Waldini and his Gypsy Band appeared during the summer holidays at Happy Valley in the Great Orme, Llandudno, between 1953 and 1960. There were normally two shows daily, a matinee and an evening performance, at which people could pay for a seat within the "iron curtain" (a low mesh fence around the perimeter of the open-air theatre) or sit and watch the performance free of charge from "Aberdeen Hill", a mound rising to the north of the site.

Being in the open air, Happy Valley was prone to the weather. Waldini negotiated a deal with the Town Council that meant that, in the event of rain, the show would relocate to the Town Hall. He sported a badge on his blazer featuring images of sun, rain and Happy Valley with the inscription I.W.T.H. – If Wet, Town Hall.

==Ilfracombe==
Between 1961 and 1964 Waldini ran summer seasons at Ilfracombe's Victoria Pavilion, including in 1963 Joy Belles, a variety show that was claimed to be 'in Theatrescope and with Stereophonic sound'. This was achieved by widening the stage by means of booths on either side of the auditorium in which artistes would sing and dance; a duet, say, with one singer in each booth, was truly stereophonic.

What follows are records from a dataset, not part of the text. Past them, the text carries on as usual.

File: config.mk
export PLATFORM = sky130hd
export DESIGN_NAME = iic_write8
export DESIGN_NICKNAME = d
export VERILOG_FILES = /design/src/rtl/iic_write8.sv
export SDC_FILE = /design/constraint.sdc
export NUM_CORES = 1
export LEC_CHECK = 0
export ABC_CLOCK_PERIOD_IN_PS = 1800
export CAP_MARGIN = 25
export CELL_PAD_IN_SITES_DETAIL_PLACEMENT = 1
export CELL_PAD_IN_SITES_GLOBAL_PLACEMENT = 2
export CORE_MARGIN = 10
export CORE_UTILIZATION = 26
export CTS_CLUSTER_DIAMETER = 40
export CTS_CLUSTER_SIZE = 20
export DETAILED_ROUTE_END_ITERATION = 16
export PLACE_DENSITY_LB_ADDON = 0.1
export SKIP_CTS_REPAIR_TIMING = 1
export SLEW_MARGIN = 10
export SYNTH_ARGS = -nofsm -noshare
export SYNTH_HDL_FRONTEND = slang
export SYNTH_SLANG_ARGS = --single-unit
File: constraint.sdc
create_clock -name clk -period 1.8 [get_ports clk]
set_input_delay 0.36 -clock clk [delete_from_list [all_inputs] [get_ports clk]]
set_output_delay 0.36 -clock clk [all_outputs]
set_load 0.005 [all_outputs]
File: src/rtl/iic_write8.sv
// iic_write8: shifts one byte out on SDA, MSB first, then samples the
// slave's ACK bit. SCL timing comes from an external divider through the
// scl_lc (centre of the low phase) and scl_hc (centre of the high phase)
// strobes. START/STOP conditions are generated elsewhere.
module iic_write8 (
    input  logic       clk,
    input  logic       rst,
    input  logic       start,
    input  logic [7:0] data_in,
    input  logic       scl_lc,
    input  logic       scl_hc,
    input  logic       scl,
    input  logic       sda,
    output logic       sda_out,
    output logic       sdalink,
    output logic       busy,
    output logic       done,
    output logic       ack_ok
);

    localparam logic [1:0] ST_IDLE = 2'd0;
    localparam logic [1:0] ST_TX   = 2'd1;
    localparam logic [1:0] ST_ACK  = 2'd2;
    localparam logic [1:0] ST_FIN  = 2'd3;

    logic [1:0] state_reg;
    logic [7:0] shreg_reg;
    logic [2:0] bcnt_reg;
    logic       bit_valid_reg;
    logic       sda_out_reg;
    logic       sdalink_reg;
    logic       ack_ok_reg;

    // A strobe only counts when the SCL level agrees with it; this also
    // resolves the case where both strobes arrive in the same cycle.
    logic lc_ok;
    logic hc_ok;
    assign lc_ok = scl_lc & ~scl;
    assign hc_ok = scl_hc & scl;

    // Byte transmit state machine: present a bit in each low phase, count it
    // in the following high phase, then release SDA and sample the ACK.
    always_ff @(posedge clk) begin
        if (rst) begin
            state_reg     <= ST_IDLE;
            shreg_reg     <= 8'h00;
            bcnt_reg      <= 3'd7;
            bit_valid_reg <= 1'b0;
            sda_out_reg   <= 1'b1;
            sdalink_reg   <= 1'b0;
            ack_ok_reg    <= 1'b0;
        end else begin
            case (state_reg)
                ST_IDLE: begin
                    sdalink_reg <= 1'b0;
                    if (start) begin
                        shreg_reg     <= data_in;
                        bcnt_reg      <= 3'd7;
                        bit_valid_reg <= 1'b0;
                        state_reg     <= ST_TX;
                    end
                end
                ST_TX: begin
                    if (lc_ok) begin
                        sdalink_reg   <= 1'b1;
                        sda_out_reg   <= shreg_reg[bcnt_reg];
                        bit_valid_reg <= 1'b1;
                    end else if (hc_ok && bit_valid_reg) begin
                        // A high-phase strobe before the bit was presented
                        // is not counted (bit_valid_reg gates it).
                        bit_valid_reg <= 1'b0;
                        if (bcnt_reg == 3'd0) begin
                            state_reg <= ST_ACK;
                        end else begin
                            bcnt_reg <= bcnt_reg - 3'd1;
                        end
                    end
                end
                ST_ACK: begin
                    if (lc_ok) begin
                        // Release SDA for the slave; park sda_out at its idle
                        // level here so it only ever moves during SCL low.
                        sdalink_reg   <= 1'b0;
                        sda_out_reg   <= 1'b1;
                        bit_valid_reg <= 1'b1;
                    end else if (hc_ok && bit_valid_reg) begin
                        ack_ok_reg    <= ~sda;
                        bit_valid_reg <= 1'b0;
                        state_reg     <= ST_FIN;
                    end
                end
                default: begin
                    // ST_FIN: one-cycle done; a start here is ignored.
                    sdalink_reg <= 1'b0;
                    state_reg   <= ST_IDLE;
                end
            endcase
        end
    end

    assign sda_out = sda_out_reg;
    assign sdalink = sdalink_reg;
    assign ack_ok  = ack_ok_reg;
    assign busy    = (state_reg != ST_IDLE);
    assign done    = (state_reg == ST_FIN);

endmodule

# --- Word-level counts from Yosys, hierarchy flattened ---
# Index checks and enable logic that the tools add are counted.
totals:
  wordCells: 65
  reg_bits: 17
classes:
  magnitude_cmp: 1
  muxes: 23
  bitwise_logic: 5
  n_addsub: 1
  reduce_logical: 15
  eq_ne: 13
ops:
  columns: ["op", "count"]
  rows:
  - ["$ne A2 B2 Y1 const B", 9]
  - ["$mux W2", 6]
  - ["$mux W3", 4]
  - ["$reduce_and A3 Y1", 3]
  - ["$reduce_bool A2 Y1", 4]
  - ["$mux W1", 7]
  - ["$pmux W1 S2", 3]
  - ["$pmux W2 S3", 1]
  - ["$pmux W3 S2", 1]
  - ["$reduce_and A6 Y1", 1]
  - ["$reduce_and A5 Y1", 1]
  - ["$eq A2 B2 Y1 const B", 2]
  - ["$lt A3 B4 Y1 const B", 1]
  - ["$reduce_and A2 Y1", 2]
  - ["$bmux W1 S3", 1]
  - ["$logic_not A3 Y1", 1]
  - ["$ne A3 B1 Y1 const B", 1]
  - ["$not A1 Y1", 3]
  - ["$sub A3 B1 Y3 const B", 1]
  - ["$and A1 B1 Y1", 2]
  - ["$eq A2 B1 Y1 const B", 1]
  - ["$logic_not A2 Y1", 1]
  - ["$reduce_or A2 Y1", 1]
  - ["$logic_and A1 B1 Y1", 1]

# --- Depth between registers and ports, before layout ---
depth:
  word_depth: 5
  depth_mapped: 6
  mapped_depth_nobuf: 6

# --- Worst setup path after synthesis ---
# Ideal clock, no wire load.
synth_path:
  path_kind: "flip-flop to flip-flop"
  start: "reg state_reg[0]"
  end: "reg state_reg[1]"
  n_path_buf: 0
  path_slack_ns: 0.039
  t_arrival_ns: 1.634
  period_less_slack_ns: 1.761
  t_required_ns: 1.672
  stages_incl_launch_ff: 7
  cell_sequence: "dfxtp_1 -> inv_1 -> ha_1 -> or2_2 -> a221oi_1 -> mux2i_1 -> nor2_1"
synth_via:
  elab_chain_len: 3
  elab_cells_between_ends: 11
synth_rtl:
  columns: ["item", "line", "source"]
  rows:
  - ["start: declaration", "26", "logic [1:0] state_reg;"]
  - ["start signal: assignment", "45", "state_reg <= ST_IDLE;"]
  - ["start signal: assignment", "60", "state_reg <= ST_TX;"]
  - ["start signal: assignment", "73", "state_reg <= ST_ACK;"]
  - ["$eq A2 B1 Y1, or another cell as far along", "53", "case (state_reg)"]
  - ["$ne A2 B2 Y1 (no line)", null, null]
  - ["$reduce_and A6 Y1 (no line)", null, null]
# Parallel ways exist; a longest one is shown, timed or not.
# A chain may end at the register's enable or synchronous reset.

# --- Worst setup path in the final report ---
# Same ends and word-level chain as after synthesis.

==> run metrics <==
combinational power share=54.0%; Final Max Slew Viols=0; DRC viols=0; cell taking the most area after synthesis=dfxtp_1; number of max-cap violations=0; R2R cell count=7; Reg power frac=31.7%; Pre-Repair DR Iteration Count=3; Post-Synth Simple-Gate Area=22.36%; Syn-to-layout area delta=44.58%; share of cells above drive strength 1=around 22%; sequential element share of the synthesized area=37.78%; crit end category=flop; syn nets=124; Yosys warning count=0; final-report hold violation count=0; final wirelength=around 2500 um; first-pass GRT wire length=4133 um; Clock Sinks=17; mux cell area share after synthesis=between 8 and 9%; largest net degree at the start of global routing=11; CTS buffer count=3; Rows=21; Placed Area=1206 sq um; clock share of power=14.3%; Slowest cell on crit path=dfxtp_4; post-route ant nets=0; Yosys cell types=29; Die W=between 70 and 80 um; count of state elements after synthesis=17; core area=3337 sq um; sw power=0.0006150 W; DRT iter0 DRCs=19; port bufs=19; Buf/Inv on CP=2; Mapped Cells=102; PwrDens=1223 nW/um^2; Hold Crit Start=shreg_reg[2]; setup violators final=0; fin crit share=93.89%; Post-synth EDFFs=0; Peak VDD IR=~0.50 mV; Reg-to-Reg Start=state_reg[0]; Worst Skew=2.628 ps; clock slew at reported path FFs=between 100 and 150 ps; post-synth top area share=37.78%; Critical Path AT=1900 ps; Routed WL per cell=between 10 and 15 um; Crit path max-delay family=flip-flops; die area=between 6000 and 7000 sq um; XOR/XNOR share of the synthesized area=0%; fillers=411; sequence of cells on the critical path=inv_1 > ha_1 > or2_2 > a221oi_2 > buf_4 > mux2i_1 > nor2_1; main combinational cell family by area after synthesis=simple AND/OR/NAND/NOR gates; Top Ports=20; CTS root buf=clkbuf_4; r2r endpoint=state_reg[1]; vias per cell=4.687; post-layout min period=1690 ps; Net Sw Frac=38.62%; Synth Area in Compound Gates=17.08%; Inserted Diodes=0; number of flip-flops in the largest register=8; Initial Util=a little over a quarter; Synth Area in Adders=9.722%; Hold WC Path Type=flop to flop; commonest cells in the netlist=dfxtp_1, a21oi_1, nor2_1; Top FF cell, synth=dfxtp_1; status=finished, final reports clean; total grt overflow=0; antenna violations before repair=0; Critical Path Source Type=flop; net count of the finished layout=156; f_max=between 500 and 600 MHz; Crit path largest cell delay=slightly below 400 ps; routability-driven placement congestion ratio=0.7128; vias in the first global route=874; Internal Pwr Total=0.0009774 W; RSZ-0062 raised after global routing=yes; Hold Path End=shreg_reg[2]; Leakage=0.5859 nW; Post-synth ARST share=0%; Syn Std Cell Area=approximately 900 sq um; Crit Path Category=flop to flop; H-Tree Depth=1; Avg Cell Area, Syn=8.832 sq um; vias post-DR=approximately 840; gr usage total=8.328%; Critical Path RT=2010 ps; Final Instance Area=1303 sq um; Slew headroom=between 70 and 80%; flop-to-flop setup slack=110 ps; Slew @ Worst Pin=409.5 ps; Synth area leaders=dfxtp_1, ha_1, a21oi_1; Final Core Density=39.03%; dominant cell by count in the synthesized netlist=dfxtp_1; clk_lat worst skew=310 ps; Longest Clk Path Bufs=2; Die Height=78.87 um; hold path depth=2; critical path fanouts, max=5; Post-DP HPWL=about 2000 um; CTS tree=yes
[layer usage]
layer | wire, um | track usage [%] | up-vias | share of wire [%]
met4 | 38 | 3.763 | 0 | 1.5
met2 | 1200 | 12.75 | 13 | 48
met3 | 84 | 2.252 | 4 | 3.4
li1 | - | - | 419 | -
met1 | 1161 | 10.64 | 403 | 47
met5 | 0 | 0 | - | 0
[metrics by stage]
step | cells | power, W | TNS, ps | hold slack, ps | setup slack (ps)
after global routing | 179 | 0.001747 | 0 | 489.2 | 1.233
after CTS | 177 | 0.001495 | -402.2 | 463.7 | -250.3
final | 179 | 0.001592 | 0 | 460.0 | 110.0
after detailed placement | 173 | 0.001261 | -667.2 | 447.4 | -173.5
after floorplan | 102 | 0.0009590 | 0 | 431.5 | 38.61
after global placement | 173 | 0.001250 | -586.6 | 439.7 | -139.1
[layout by cell type, fill, tap and decap left out, drive strengths merged, types with 2 or more instances in the layout]
cell type / n
a21oi: 12
nor2: 11
clkbuf: 3
buf: 12
ha: 7
o21ai: 2
clkdlybuf4s50: 17
nor2b: 2
mux4: 2
inv: 7
a211oi: 2
nand2: 10
nand3: 9
and3: 3
dlymetal6s2s: 2
dfxtp: 17
o21bai: 2
[worst max-delay path by stage]
stage / to / depth (start not counted) / slack (ps) / startpoint
3_5_place_dp: bcnt_reg[0] / 5 / -170 / scl
2_1_floorplan: state_reg[1] / 6 / 40 / state_reg[0]
4_1_cts: busy / 4 / -250 / state_reg[0]
3_3_place_gp: state_reg[1] / 6 / -140 / scl
6_report: state_reg[1] / 7 / 110 / state_reg[0]
5_1_grt: state_reg[0] / 7 / 1 / state_reg[0]
[area by class of cell]
cell class	count	area (sq um)	area share (%)
clock buffers	3	22.52	1.729
clock inverters	1	5.005	0.3842
inverters	7	26.28	2.017
multi-input cells	74	553.0	42.46
flip-flops and latches	17	349.1	26.80
well taps	46	57.56	4.419
repair buffers	31	289.0	22.19
[power groups by stage]
stage | registers, W | logic, W | clock network (W)
global route | 0.000516 | 0.000977 | 0.000255
detailed placement | 0.000510 | 0.000751 | 0
global placement | 0.000507 | 0.000743 | 0
CTS | 0.000501 | 0.000758 | 0.000235
floorplan | 0.000495 | 0.000464 | 0
finish | 0.000505 | 0.000859 | 0.000228
[worst reg2reg max path: cells and delay by family, from the launching register on]
kind	cells	cell delay [ps]
buffers and inverters	2	240
AOI/OAI and AO/OA	1	230
adders and majority gates	1	220
and+or+nand+nor	2	340
muxes	1	180
DFF	1	390
[cell families (layout without fill, tap and decap cells)]
logic type	count (synthesis)	after routing
flip-flops	17	17
buffers and inverters	11	42
AND/OR/NAND/NOR	41	41
AO/OA/AOI/OAI	22	22
adder cells (fa/ha/maj)	7	7
multiplexers	4	4
(Power assumes the default switching activity.)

During the daytime, Waldini and his Gypsy Band would appear in the open air at the Prom Bandstand. The handbills boasted Audience Participation, Talent Spotting and Novelties, the latter referring to competitions such as knobbly knees in which male holidaymakers would roll up their trousers and ladies chosen from the audience would vote for the man with the most unsightly patellae. It was considered a privilege to win.